When creating a custom model based on documents that map your business needs, your programmers and data scientists will go through multiple iterations of training, resulting in multiple different models in the development environment.  Once they have a model that works well for the specific scenario, this model will then need to be promoted to other environments.


 


While it is possible to copy the training dataset and train a model in all of the other environments, that process is cumbersome and can result in missed labels resulting in lower accuracy models.  A more effective approach is to treat the model like a source code artifact and use a DevOps pipeline to orchestrate the movement of the model across the different environments ensuring traceability and compliance.  The diagram below explains the proposed implementation flow to achieve this result.


 


train.png


 


Our implementation


 


For our use case, let’s assume we have three environments: each is in a respective resource group.  This approach would work even if the resource groups are in three different subscriptions.


 


env.png


 


The model is trained in the development environment, where , data scientists and/or developers will use the Form Recognizer Studio to label the documents in a storage account.  The following steps describe that process in greater detail.


 


Start by moving the training dataset to a specific container in Azure Blob Storage.


 


model.png


 


In the Form Recognizer Studio, start by creating a custom project and connecting the Studio to work with the dataset, you just created.


 


studio.png


 


When you train your model, be sure to save the model ID you provided or find the model from the list of models within the project.  This model ID will be needed when it’s time to migrate the model to other environments.


 


modelid.png


 


Form Recognizer provides a model copy operation that starts with generating a model copy authorization for the target resource, in this case the QA environment.  This copy automation is provided to the Form Recognizer development resource to then execute the copy action.


 


To orchestrate this set of actions, a simple GitHub action was created.  The API can be integrated into your CI/CD pipeline using REST or any of the language specific SDKs.  In this case, we created an Azure Function that uses the .NET SDK for Form Recognizer.  This Azure Function provides multiple endpoints that are leveraged in the GitHub Action.


 


func.png


 


The following diagram describes the GitHub Actions Orchestration.


 


gh.png


 



  1. The developer moves all the documents needed to train the custom model into Azure Storage account.

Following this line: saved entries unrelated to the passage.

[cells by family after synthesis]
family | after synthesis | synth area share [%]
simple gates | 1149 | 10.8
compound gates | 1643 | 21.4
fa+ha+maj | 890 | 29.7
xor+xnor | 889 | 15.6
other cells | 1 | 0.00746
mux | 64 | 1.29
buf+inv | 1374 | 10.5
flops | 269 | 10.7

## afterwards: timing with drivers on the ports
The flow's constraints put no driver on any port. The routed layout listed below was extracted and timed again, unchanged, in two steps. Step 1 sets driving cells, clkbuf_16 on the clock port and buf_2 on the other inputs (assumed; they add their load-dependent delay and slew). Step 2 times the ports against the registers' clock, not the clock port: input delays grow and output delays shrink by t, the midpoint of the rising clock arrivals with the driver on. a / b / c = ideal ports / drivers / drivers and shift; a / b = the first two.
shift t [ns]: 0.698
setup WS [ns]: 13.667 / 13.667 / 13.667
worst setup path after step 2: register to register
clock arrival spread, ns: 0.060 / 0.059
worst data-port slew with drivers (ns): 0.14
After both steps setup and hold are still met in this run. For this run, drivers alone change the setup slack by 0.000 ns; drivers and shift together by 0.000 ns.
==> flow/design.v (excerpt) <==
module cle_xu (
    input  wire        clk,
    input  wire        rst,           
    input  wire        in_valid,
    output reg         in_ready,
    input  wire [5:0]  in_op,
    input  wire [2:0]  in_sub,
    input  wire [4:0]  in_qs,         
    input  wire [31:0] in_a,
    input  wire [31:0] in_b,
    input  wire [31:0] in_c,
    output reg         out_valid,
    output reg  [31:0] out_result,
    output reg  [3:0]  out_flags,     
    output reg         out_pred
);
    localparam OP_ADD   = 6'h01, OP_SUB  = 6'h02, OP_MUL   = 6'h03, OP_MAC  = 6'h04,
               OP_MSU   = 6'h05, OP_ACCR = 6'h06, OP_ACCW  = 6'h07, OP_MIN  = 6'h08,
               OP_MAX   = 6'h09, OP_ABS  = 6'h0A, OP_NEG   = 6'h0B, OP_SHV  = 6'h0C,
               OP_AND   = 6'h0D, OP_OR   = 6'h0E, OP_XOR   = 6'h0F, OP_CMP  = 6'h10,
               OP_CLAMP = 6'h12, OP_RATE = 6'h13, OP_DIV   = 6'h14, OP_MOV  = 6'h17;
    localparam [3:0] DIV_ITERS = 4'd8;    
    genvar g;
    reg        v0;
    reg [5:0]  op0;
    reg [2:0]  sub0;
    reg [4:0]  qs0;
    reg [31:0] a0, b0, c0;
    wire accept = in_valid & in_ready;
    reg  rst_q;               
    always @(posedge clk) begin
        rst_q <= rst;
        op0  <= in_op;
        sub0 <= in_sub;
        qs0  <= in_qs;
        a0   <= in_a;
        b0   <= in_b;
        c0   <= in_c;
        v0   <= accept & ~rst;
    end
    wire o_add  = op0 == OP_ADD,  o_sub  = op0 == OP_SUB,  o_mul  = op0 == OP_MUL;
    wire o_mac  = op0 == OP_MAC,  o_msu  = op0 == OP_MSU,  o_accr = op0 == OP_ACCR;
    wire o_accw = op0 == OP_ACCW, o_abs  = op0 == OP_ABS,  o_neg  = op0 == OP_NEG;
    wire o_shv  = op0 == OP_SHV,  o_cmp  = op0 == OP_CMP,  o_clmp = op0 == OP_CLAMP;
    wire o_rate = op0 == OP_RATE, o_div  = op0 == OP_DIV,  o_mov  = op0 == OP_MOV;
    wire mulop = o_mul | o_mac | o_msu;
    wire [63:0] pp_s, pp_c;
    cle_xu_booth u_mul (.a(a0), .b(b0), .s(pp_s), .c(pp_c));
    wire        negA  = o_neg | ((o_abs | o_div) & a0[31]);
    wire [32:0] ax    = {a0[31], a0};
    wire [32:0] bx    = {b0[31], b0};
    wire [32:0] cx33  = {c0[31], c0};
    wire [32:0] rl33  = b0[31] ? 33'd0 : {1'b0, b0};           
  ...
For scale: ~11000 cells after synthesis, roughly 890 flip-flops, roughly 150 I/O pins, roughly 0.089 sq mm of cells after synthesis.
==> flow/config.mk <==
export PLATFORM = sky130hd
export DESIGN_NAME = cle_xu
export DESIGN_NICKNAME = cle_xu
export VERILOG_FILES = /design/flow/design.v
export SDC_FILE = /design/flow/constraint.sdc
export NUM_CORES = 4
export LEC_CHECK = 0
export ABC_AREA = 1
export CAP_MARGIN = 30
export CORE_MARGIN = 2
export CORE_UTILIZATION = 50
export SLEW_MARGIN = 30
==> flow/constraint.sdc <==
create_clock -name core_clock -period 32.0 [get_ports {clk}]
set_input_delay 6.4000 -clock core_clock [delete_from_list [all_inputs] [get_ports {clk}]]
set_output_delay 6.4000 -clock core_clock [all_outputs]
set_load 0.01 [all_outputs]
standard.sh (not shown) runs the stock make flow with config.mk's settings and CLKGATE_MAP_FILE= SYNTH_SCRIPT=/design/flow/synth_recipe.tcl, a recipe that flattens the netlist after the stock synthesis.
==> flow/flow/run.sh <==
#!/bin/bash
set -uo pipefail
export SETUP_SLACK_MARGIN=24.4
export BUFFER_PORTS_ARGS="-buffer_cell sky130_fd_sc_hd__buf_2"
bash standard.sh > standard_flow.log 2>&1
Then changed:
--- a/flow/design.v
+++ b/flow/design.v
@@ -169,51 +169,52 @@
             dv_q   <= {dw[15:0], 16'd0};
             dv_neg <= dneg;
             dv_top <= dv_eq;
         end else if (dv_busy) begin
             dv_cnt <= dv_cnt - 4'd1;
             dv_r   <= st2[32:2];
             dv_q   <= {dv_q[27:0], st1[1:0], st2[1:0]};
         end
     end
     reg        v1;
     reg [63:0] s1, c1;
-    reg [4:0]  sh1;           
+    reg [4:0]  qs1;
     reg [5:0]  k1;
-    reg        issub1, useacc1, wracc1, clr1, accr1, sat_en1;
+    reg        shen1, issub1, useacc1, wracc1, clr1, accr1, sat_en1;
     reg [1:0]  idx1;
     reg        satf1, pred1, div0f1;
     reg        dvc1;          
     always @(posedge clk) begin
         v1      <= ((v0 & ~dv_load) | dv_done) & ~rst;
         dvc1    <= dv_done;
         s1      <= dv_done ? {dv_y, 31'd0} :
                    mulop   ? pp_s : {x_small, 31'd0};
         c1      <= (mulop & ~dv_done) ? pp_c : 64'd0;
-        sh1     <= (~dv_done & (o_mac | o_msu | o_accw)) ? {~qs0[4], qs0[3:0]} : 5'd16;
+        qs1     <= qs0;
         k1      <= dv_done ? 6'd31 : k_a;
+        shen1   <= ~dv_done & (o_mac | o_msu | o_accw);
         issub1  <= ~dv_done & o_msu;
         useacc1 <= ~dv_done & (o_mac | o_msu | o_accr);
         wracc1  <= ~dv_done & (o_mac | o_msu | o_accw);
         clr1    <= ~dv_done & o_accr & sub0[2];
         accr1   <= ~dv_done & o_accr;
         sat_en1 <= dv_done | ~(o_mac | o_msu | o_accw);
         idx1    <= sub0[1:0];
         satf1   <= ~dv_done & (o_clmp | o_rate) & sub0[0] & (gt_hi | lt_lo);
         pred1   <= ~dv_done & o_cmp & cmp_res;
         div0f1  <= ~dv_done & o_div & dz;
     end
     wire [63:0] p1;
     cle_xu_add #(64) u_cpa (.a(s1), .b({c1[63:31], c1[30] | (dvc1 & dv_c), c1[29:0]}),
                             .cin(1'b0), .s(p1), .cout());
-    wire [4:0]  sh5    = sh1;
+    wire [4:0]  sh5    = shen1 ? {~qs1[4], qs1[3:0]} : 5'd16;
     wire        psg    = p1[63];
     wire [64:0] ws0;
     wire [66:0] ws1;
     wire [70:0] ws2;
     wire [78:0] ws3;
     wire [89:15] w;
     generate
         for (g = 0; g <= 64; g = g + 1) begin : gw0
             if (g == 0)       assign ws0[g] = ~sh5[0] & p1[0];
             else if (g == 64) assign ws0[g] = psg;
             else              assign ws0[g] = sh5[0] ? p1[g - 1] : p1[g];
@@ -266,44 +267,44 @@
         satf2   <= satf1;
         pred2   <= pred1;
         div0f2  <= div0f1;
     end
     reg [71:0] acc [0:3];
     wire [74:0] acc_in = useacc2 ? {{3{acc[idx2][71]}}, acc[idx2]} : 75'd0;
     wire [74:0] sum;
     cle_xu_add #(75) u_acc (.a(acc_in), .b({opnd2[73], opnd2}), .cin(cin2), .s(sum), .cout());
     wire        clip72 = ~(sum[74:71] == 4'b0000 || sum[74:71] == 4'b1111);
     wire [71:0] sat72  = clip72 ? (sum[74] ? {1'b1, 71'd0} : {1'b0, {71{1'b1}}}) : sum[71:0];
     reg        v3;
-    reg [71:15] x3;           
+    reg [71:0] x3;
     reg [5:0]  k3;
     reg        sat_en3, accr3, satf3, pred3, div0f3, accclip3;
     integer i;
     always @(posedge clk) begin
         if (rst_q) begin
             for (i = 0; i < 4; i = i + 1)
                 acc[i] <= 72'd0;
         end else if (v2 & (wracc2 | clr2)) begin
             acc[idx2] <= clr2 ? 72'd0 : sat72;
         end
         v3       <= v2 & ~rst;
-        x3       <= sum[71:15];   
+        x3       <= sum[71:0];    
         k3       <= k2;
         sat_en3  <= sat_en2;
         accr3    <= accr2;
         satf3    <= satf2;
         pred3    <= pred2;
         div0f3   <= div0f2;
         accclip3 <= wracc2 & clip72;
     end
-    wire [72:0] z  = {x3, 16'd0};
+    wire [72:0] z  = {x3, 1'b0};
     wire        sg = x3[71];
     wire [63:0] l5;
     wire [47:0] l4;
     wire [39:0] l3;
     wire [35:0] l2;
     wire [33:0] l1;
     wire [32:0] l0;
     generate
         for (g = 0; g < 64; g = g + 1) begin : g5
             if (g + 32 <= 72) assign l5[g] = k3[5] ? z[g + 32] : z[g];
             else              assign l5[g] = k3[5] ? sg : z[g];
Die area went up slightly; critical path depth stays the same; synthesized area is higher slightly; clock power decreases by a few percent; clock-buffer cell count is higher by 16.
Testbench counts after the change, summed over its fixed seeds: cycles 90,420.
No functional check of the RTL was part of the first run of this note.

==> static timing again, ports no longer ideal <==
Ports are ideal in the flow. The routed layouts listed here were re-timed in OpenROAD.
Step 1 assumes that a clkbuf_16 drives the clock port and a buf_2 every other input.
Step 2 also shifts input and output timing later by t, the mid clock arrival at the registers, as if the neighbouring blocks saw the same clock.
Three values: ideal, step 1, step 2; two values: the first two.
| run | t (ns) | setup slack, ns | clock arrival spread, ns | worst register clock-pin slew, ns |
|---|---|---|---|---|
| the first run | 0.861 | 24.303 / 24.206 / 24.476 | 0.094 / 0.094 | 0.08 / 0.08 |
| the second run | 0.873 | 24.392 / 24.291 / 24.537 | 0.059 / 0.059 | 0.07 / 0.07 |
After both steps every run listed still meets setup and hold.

  2. The developer uses the Form Recognizer Studio to train the custom model in the development environment.  Once the model is trained and the developer is satisfied with the model quality, the model ID is saved for use with the GitHub action.

  3. The developer initiates the GitHub action by providing the model ID from the previous step as an input parameter. input.png

  4. The first step is to validate that the model ID exists in the DEV environment.copy.png

  5. If the model exists in the DEV environment, it will be copied to the QA environment

  6. Now, a QA engineer can validate the model produces the expected results.

  7. Once the QA tests are successful, an approver needs to approve the next job to promote the model to the production environment.

  8. The model is now copied to the production environment and is available for use.


approve.png


deployed.png


 


Once the model is in production, you can use it within your applications.  The following example demonstrates how the model is being used to analyze documents.


 


analyze.png


 


Here are the GitHub Action used in this sample, it consists of 3 jobs that invoke the Azure Function using a PowerShell script.  As stated earlier, the Azure Function implementation is optional, this could be accomplished via HTTP requests directly to the Form Recognizer resources from your pipelines.


 


ghaction.png


 


Here is the simple PowerShell script.


 


powershell.png


 


Conclusion


 


In this blog post, we explain the importance of implementing a DevOps practice around your custom models in Azure Form Recognizer.  We provide an implementation and illustrate how easy it is to implement with the REST API.